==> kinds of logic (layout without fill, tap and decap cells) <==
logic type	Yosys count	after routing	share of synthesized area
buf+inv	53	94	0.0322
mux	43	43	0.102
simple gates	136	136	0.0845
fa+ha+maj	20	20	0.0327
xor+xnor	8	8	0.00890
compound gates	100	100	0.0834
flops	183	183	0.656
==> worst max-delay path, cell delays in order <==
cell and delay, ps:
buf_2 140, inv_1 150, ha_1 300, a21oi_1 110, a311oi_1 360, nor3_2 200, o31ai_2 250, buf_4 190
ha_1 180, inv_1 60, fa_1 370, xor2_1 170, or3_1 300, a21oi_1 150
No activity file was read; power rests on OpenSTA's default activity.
==> src/rtl/emvl_pkg.sv <==
// Types, constants and routing tables for the multivector linear map
package emvl_pkg;

  typedef enum logic [1:0] {
    ACT_LOAD   = 2'd0,
    ACT_BLADE  = 2'd1,
    ACT_FINISH = 2'd2
  } action_t;

  localparam int NUM_BLADES = 16;
  localparam int NUM_DIAG   = 5;   // slices 0..4
  localparam int NUM_LOW    = 4;   // slices 5..8
  localparam logic [3:0] FIRST_LOW_SLICE = 4'd5;
  localparam logic [3:0] NUM_SLICES      = 4'd9;
  localparam logic [3:0] LAST_BLADE      = 4'd15;

  typedef logic signed [39:0] acc_t;
  typedef logic signed [31:0] prod_val_t;
  typedef logic signed [15:0] q312_t;

  localparam acc_t ACC_MAX = {1'b0, {39{1'b1}}};
  localparam acc_t ACC_MIN = {1'b1, {39{1'b0}}};

  // Accepted input transaction
  typedef struct packed {
    logic [1:0] action;
    logic [3:0] index;
    q312_t      value;
  } item_t;

  // Product stage contents handed to the accumulators
  typedef struct packed {
    logic      is_finish;
    logic [3:0] diag_dest;
    logic       low_en;
    logic [3:0] low_dest;
    prod_val_t  p_diag;
    prod_val_t  p_low;
    q312_t      bias;
  } prod_t;

  // Grade-lowering route of one source blade
  typedef struct packed {
    logic       en;
    logic [3:0] dest;
    logic [1:0] bank;   // slice minus 5
  } low_route_t;

  // Unsigned Q1.16 slice norm, 1.0 as 65536
  function automatic logic [16:0] slice_scale(logic [3:0] slice);
    logic [16:0] s;
    case (slice)
      4'd1, 4'd3: s = 17'd32768;
      4'd2:       s = 17'd26755;
      4'd6, 4'd7: s = 17'd37837;
      default:    s = 17'd65536;
    endcase
    return s;
  endfunction

  // Grade-diagonal slice, 0..4
  function automatic logic [2:0] diag_slice(logic [3:0] blade);
    logic [2:0] s;
    case (blade)
      4'd0:                         s = 3'd0;
      4'd1, 4'd2, 4'd3, 4'd4:       s = 3'd1;
      4'd11, 4'd12, 4'd13, 4'd14:   s = 3'd3;
      4'd15:                        s = 3'd4;
      default:                      s = 3'd2;
    endcase
    return s;
  endfunction

  function automatic low_route_t low_route(logic [3:0] blade);
    low_route_t r;
    case (blade)
      4'd0:    r = '{en: 1'b1, dest: 4'd1,  bank: 2'd0};
      4'd2:    r = '{en: 1'b1, dest: 4'd5,  bank: 2'd1};
      4'd3:    r = '{en: 1'b1, dest: 4'd6,  bank: 2'd1};
      4'd4:    r = '{en: 1'b1, dest: 4'd7,  bank: 2'd1};
      4'd8:    r = '{en: 1'b1, dest: 4'd11, bank: 2'd2};
      4'd9:    r = '{en: 1'b1, dest: 4'd12, bank: 2'd2};
      4'd10:   r = '{en: 1'b1, dest: 4'd13, bank: 2'd2};
      4'd14:   r = '{en: 1'b1, dest: 4'd15, bank: 2'd3};
      default: r = '{en: 1'b0, dest: 4'd0,  bank: 2'd0};
    endcase
    return r;
  endfunction

  // 40-bit accumulate with clamping
  function automatic acc_t sat_add(acc_t a, prod_val_t b);
    logic signed [40:0] s;
    acc_t r;
    s = 41'(a) + 41'(b);
    if (s[40] != s[39]) begin
      r = s[40] ? ACC_MIN : ACC_MAX;
    end else begin
      r = s[39:0];
    end
    return r;
  endfunction

endpackage

==> src/rtl/emvl_acc.sv <==
// Per-blade saturating accumulators and finish snapshot
module emvl_acc import emvl_pkg::*; (
  input  logic  clk,
  input  logic  rst,
  input  logic  adv,
  input  logic  p_valid,
  input  prod_t prod,
  output acc_t  snap [NUM_BLADES]
);

  acc_t      acc [NUM_BLADES];
  prod_val_t bias_q;

  // Bias moved to Q7.24
  assign bias_q = {{4{prod.bias[15]}}, prod.bias, 12'd0};

  // Snapshot seen by the output buffer, bias folded into blade 0
  always_comb begin
    for (int k = 0; k < NUM_BLADES; k++) snap[k] = acc[k];
    snap[0] = sat_add(acc[0], bias_q);
  end

  // One accumulator cell per blade; the two paths never hit the same blade
  always_ff @(posedge clk) begin
    if (rst) begin
      for (int k = 0; k < NUM_BLADES; k++) acc[k] <= '0;
    end else if (adv && p_valid) begin
      for (int k = 0; k < NUM_BLADES; k++) begin
        if (prod.is_finish) begin
          acc[k] <= '0;
        end else if (prod.diag_dest == 4'(k)) begin
          acc[k] <= sat_add(acc[k], prod.p_diag);
        end else if (prod.low_en && prod.low_dest == 4'(k)) begin
          acc[k] <= sat_add(acc[k], prod.p_low);
        end
      end
    end
  end

endmodule

==> config.mk <==
export PLATFORM = sky130hd
export DESIGN_NAME = emvl_acc
export DESIGN_NICKNAME = d
export VERILOG_FILES = /design/src/rtl/emvl_pkg.sv /design/src/rtl/emvl_acc.sv
export SDC_FILE = /design/constraint.sdc
export NUM_CORES = 2
export LEC_CHECK = 0
export ABC_AREA = 0
export BUFFER_PORTS_ARGS = -buffer_cell sky130_fd_sc_hd__buf_2
export CELL_PAD_IN_SITES_DETAIL_PLACEMENT = 1
export CELL_PAD_IN_SITES_GLOBAL_PLACEMENT = 2
export CORE_MARGIN = 4
export CORE_UTILIZATION = 34
export DETAILED_ROUTE_END_ITERATION = 12
export GPL_TIMING_DRIVEN = 0
export PLACE_DENSITY = 0.83
export SKIP_CTS_REPAIR_TIMING = 1
export SYNTH_ARGS = -nofsm -noshare
export SYNTH_HDL_FRONTEND = slang
export SYNTH_SLANG_ARGS = --single-unit
==> constraint.sdc <==
create_clock -name clk -period 4.3 [get_ports clk]
set_input_delay 0.645 -clock clk [delete_from_list [all_inputs] [get_ports clk]]
set_output_delay 0.645 -clock clk [all_outputs]
set_load 0.02 [all_outputs]
==> After elaboration in Yosys (flattened, before gate mapping) <==
Memory sizes are Yosys's and may differ from the RTL's.
Cells that the tools add are included.
Widths: inputs -> output; s select.
{ "op_classes": {"bitwise_logic": 48, "eq_ne": 63, "add_sub_neg": 33, "mux": 440, "n_reduce_logical": 19} }
{ "ops": {"columns": ["operator", "count"], "rows": [
  ["$mux 40", 258],
  ["$add 40x32->41", 32],
  ["$mux 1", 182],
  ["$eq 4x4->1 const B", 16],
  ["$or 1x1->1", 48],
  ["$add 40x28->41", 1],
  ["$ne 1x1->1", 33],
  ["$eq 4x3->1 const B", 8],
  ["$logic_and 1x1->1", 17],
  ["$eq 4x2->1 const B", 4],
  ["$eq 4x1->1 const B", 2],
  ["$logic_not 4->1", 2]
]} }
{ "totals": {"wordCells": 604, "ff_bits": 0, "input_bits": 94, "memories": 1, "out_inout_bits": 640, "ramBits": 640} }
{ "mem_list": {"columns": ["name", "words", "width", "rd", "rd_clocked_by_memory_dff", "wr", "line", "text"], "rows": [
  ["acc", 16, 40, 16, 0, 16, "emvl_acc.sv:11", "acc_t acc [NUM_BLADES];"]
]} }

==> Logic depth before layout (Yosys ltp) <==
An unclocked memory read counts as a cell.
{ "depth": {"word_depth": 10, "depth_mapped": 15, "ltp_nobuf": 13} }

==> Worst setup path after synthesis <==
Ideal clock, no wire load.
{ "synth_path": {"path_kind": "input-to-output", "from": "input prod[0] (netlist bit)", "to": "output snap[604] (netlist bit)", "t_required_ns": 3.655, "path_stages": 15, "arrival_time_ns": 3.772, "path_buffers": 2, "setup_slack_ns": -0.117, "path_cell_list": "ha_1 fa_1 a21o_1 nand4_1 a311oi_1 o31a_1 a221o_1 a221oi_2 o2111ai_1 mux2_2 or2_0 clkbuf_1 buf_6 nand2_1 nand2_1"} }
{ "synth_rtl": {"columns": ["element", "line", "text"], "rows": [
  ["start, declared", "emvl_acc.sv:7", "input prod_t prod,"],
  ["end, declared", "emvl_acc.sv:8", "output acc_t snap [NUM_BLADES]"]
]} }

==> results <==
- The clock-pin slew on the worst setup and hold paths is 0.07 ns.
- The synthesized design contains 640 enable-type register cells.
- The startpoint of the most critical register-to-register path is acc[1][41].
- The final layout contains routed wiring with a total length of 514 mm.
- The end of the worst register-to-register path is acc[1][61].
- Setup repair after global routing could not meet its margin everywhere.
- Across the run, the number of max-cap violations was 0.
- The net count reported at finish is 15,100.
- The top register by number of flip-flops is acc.
- In the final timing run, aggregate negative setup slack is -36.17 ns.
- Leaving out fill and tap cells, the most frequent cell in the layout is sky130_fd_sc_hd__a21oi_1.
- Cells fill 40.4% of the core in the end.
- The worst ir drop on vdd is 0.315 mV.
- Of all nets on the critical path, the largest fanout is 5.
- The startpoint of the most critical hold path is prod[81].
- The post-DP HPWL is 392 mm.
- The synthesis-stage register bit count is 640.
- Entering global routing, the biggest net connects 74 pins.
- The worst min-delay path category is primary input to flop.
- The initial core utilization is 34.2%.
- In the final layout, the registers with the most flip-flops are acc: 640 flops.
- The share of synthesized area occupied by flip-flops and latches is 19.1%.
- The initial antenna violation count is 75.
- The flow ran to the end, but the final reports show violations.
- After detailed routing, the number of remaining DRC violations is 0.
- The timing-limited maximum frequency is 189 MHz.
- In this run the standard cell core region covers 294,000 um2.
- 734 I/O pins were placed.
- The flip-flop count of the largest register, all copies and words added is 640.
- The post-route worst setup slack is -1.00 ns.
- For the pin with the worst max-slew slack, the measured transition is 1.47 ns.
- The final critical delay including setup and external delays is 5.30 ns.
- Dividing the synthesized area by the synthesized cell count gives 8.00 um2.
- Leaving out fill and tap cells, the most frequent cells in the layout are sky130_fd_sc_hd__a21oi_1 (1,445), sky130_fd_sc_hd__ha_1 (1,282), sky130_fd_sc_hd__o21ai_0 (1,062).
- The flip-flop cell with the highest count after synthesis is sky130_fd_sc_hd__edfxtp_1.
- The checks that failed: negative setup slack.
- The share of synthesized registers carrying an async set or reset is 0%.
- After layout, the design draws a total of 31.3 mW.
- The area overhead of the layout relative to synthesis is 18.2%.
- The number of nets still failing antenna checks after routing is 0.
- The endpoint arrival time on the critical path is 4.66 ns.
- After detailed routing, the average wire length per cell comes to 29.1 um.
- The via count of the first global-routing pass is 104,000.
- Detailed routing inserted a total of 109,000 vias.
- The number of pins with negative max-slew slack in the final report came to 0.
- The CTS tree is built.
- The cell sitting at the root of the clock tree is a sky130_fd_sc_hd__clkbuf_16.
- The worst hold slack after final layout is 0.678 ns.
- The power density normalized to cell area is 264 nW/um2.
- The total track usage is 31.6%.
- The final cycle utilization of the critical path is 123%.
- In this run, the number of DRC markers left after iteration 0 of detailed routing was 10,700.
- The worst slew slack as a fraction of its limit is 2.26%.
- The category of the critical setup timing path is flop to primary output.
- The total overflow left after global routing is 0.
- The combined area of all synthesized cells is 100,000 um2.
- The number of buffers created by CTS is 98.
- Clock skew on the completed layout was measured at 0.0395 ns.
- The number of instances in the synthesized netlist is 12,600.
- Setup violations remaining at the end of the flow were counted as 57.
- The worst hold path was traced through 5 stages.
- The total clock sinks is 640.
- After synthesis, the netlist uses 115 different library cells.
- The clock latency reported for the late side of the worst-skew pair is 0.79 ns.
- The worst setup path is captured at a primary output.
- The placer's final routability congestion estimate is 0.937.
- The post-route netlist has 15.7% of its cells at a drive strength greater than 1.
- The worst setup path is launched from a flop.
- In the routed layout, each cell is associated on average with a via count of 6.15.
- For the worst flop-to-flop path, the logic depth is 15.
- The register-to-register path setup slack is -0.01 ns.
- The H-tree level count is 3.
- In this run the deepest clock path goes through 3 buffers.
- The first-pass detailed-route iteration total is 6.
- When the netlist entered floorplanning its net count stood at 14,000.
- The required time at the endpoint of the critical path is 3.65 ns.
- For this design the static power due to leakage is 53.5 nW.
- After floorplanning, the core was divided into 199 placement rows.
- The hold violation count in the final report is 0.
- Prior to clock tree synthesis, the placed netlist has a worst setup slack of -2.32 ns.
- The total of buffers placed on input and output ports is 732.
- The first global-routing pass estimated 717 mm of wire.
- The die covers 304,000 um2.
- In this run the horizontal extent of the chip is 552 um.
- The endpoint of the worst hold path is acc[1][200].
- From bottom edge to top edge, the die measures 552 um.
- Yosys printed 0 warnings.
[routing by layer]
metal,track usage (%),part of all wire [%],up-vias
li1,-,-,50000
met1,41.9,42,53600
met2,48.6,43,4189
met3,5.35,8.5,815
met4,18.0,6.3,8
met5,0,0.011,-
[cell type report]
class	instances	area, um2
Clock buffer	122	2580
Tap cell	3919	4900
Inverter	288	1080
Sequential cell	640	19200
Clock inverter	56	546
Multi-Input combinational cell	10900	78800
Antenna cell	50	125
Timing Repair Buffer	988	7140
Fill cell	35400	175000
Buffer	701	4260
[worst max-delay path, stage by stage, from the launching register on]
cell and delay (ns):
sky130_fd_sc_hd__edfxtp_1 0.51, sky130_fd_sc_hd__ha_2 0.26, sky130_fd_sc_hd__fa_2 0.38, sky130_fd_sc_hd__a21o_1 0.18, sky130_fd_sc_hd__nand4_1 0.11, sky130_fd_sc_hd__a311oi_2 0.13
sky130_fd_sc_hd__o31a_1 0.38, sky130_fd_sc_hd__a221o_1 0.38, sky130_fd_sc_hd__a221oi_2 0.29, sky130_fd_sc_hd__o2111ai_1 0.15, sky130_fd_sc_hd__mux2_4 0.32, sky130_fd_sc_hd__buf_12 0.14
sky130_fd_sc_hd__nor2_4 0.17, sky130_fd_sc_hd__buf_6 0.15, sky130_fd_sc_hd__buf_6 0.11, sky130_fd_sc_hd__o21ai_1 0.08, sky130_fd_sc_hd__buf_2 0.17
[cells in the mapped netlist (all sizes together) (217+ instances only)]
cell type / number / area (um2)
edfxtp: 640 / 19200
ha: 1308 / 16400
buf: 378 / 2610
nand2: 897 / 3370
xor2: 449 / 3950
xnor2: 693 / 6070
nand3: 251 / 1260
o211ai: 248 / 1880
a31oi: 217 / 1390
nor2: 812 / 3050
inv: 288 / 1080
a21oi: 1480 / 7430
a21o: 769 / 5770
o21ai: 1184 / 5930
clkbuf: 348 / 1320
[cell families after synthesis]
| family | after synthesis | synth area share, % |
|---|---|---|
| AO/OA/AOI/OAI | 5288 | 33.8 |
| buffers and inverters | 1014 | 4.99 |
| flip-flops | 640 | 19.1 |
| adder cells (fa/ha/maj) | 1355 | 17.1 |
| AND/OR/NAND/NOR | 3096 | 14.8 |
| XOR/XNOR | 1142 | 9.98 |
| multiplexers | 21 | 0.218 |
[power breakdown]
group	internal (mW)	total (mW)	switching (mW)
logic	5.67	15.2	9.51
clock network	4.78	8.48	3.70
registers	7.20	7.68	0.480
[worst max path at each step]
stage,start,end,cells after the start
global route,acc[0][12],snap[628],16
finish,acc[0][12],snap[623],16
floorplan,prod[0],snap[604],15
CTS,prod[48],acc[1][284],15
global placement,rst,acc[1][191],4
detailed placement,prod[57],acc[1][157],14
[per-stage QoR]
| step | cells | area [um2] |
|---|---|---|
| 3_3_place_gp | 17200 | 109000 |
| 6_report | 17700 | 119000 |
| 4_1_cts | 17500 | 114000 |
| 2_1_floorplan | 12600 | 100000 |
| 3_5_place_dp | 17300 | 111000 |
| 5_1_grt | 17600 | 119000 |
(Power assumes the default switching activity.)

+++

PROBLEM
For this exercise, find all lines in the records containing the word "length" and copy them.

YOUR RESPONSE
- The final layout contains routed wiring with a total length of 514 mm.
- After detailed routing, the average wire length per cell comes to 29.1 um.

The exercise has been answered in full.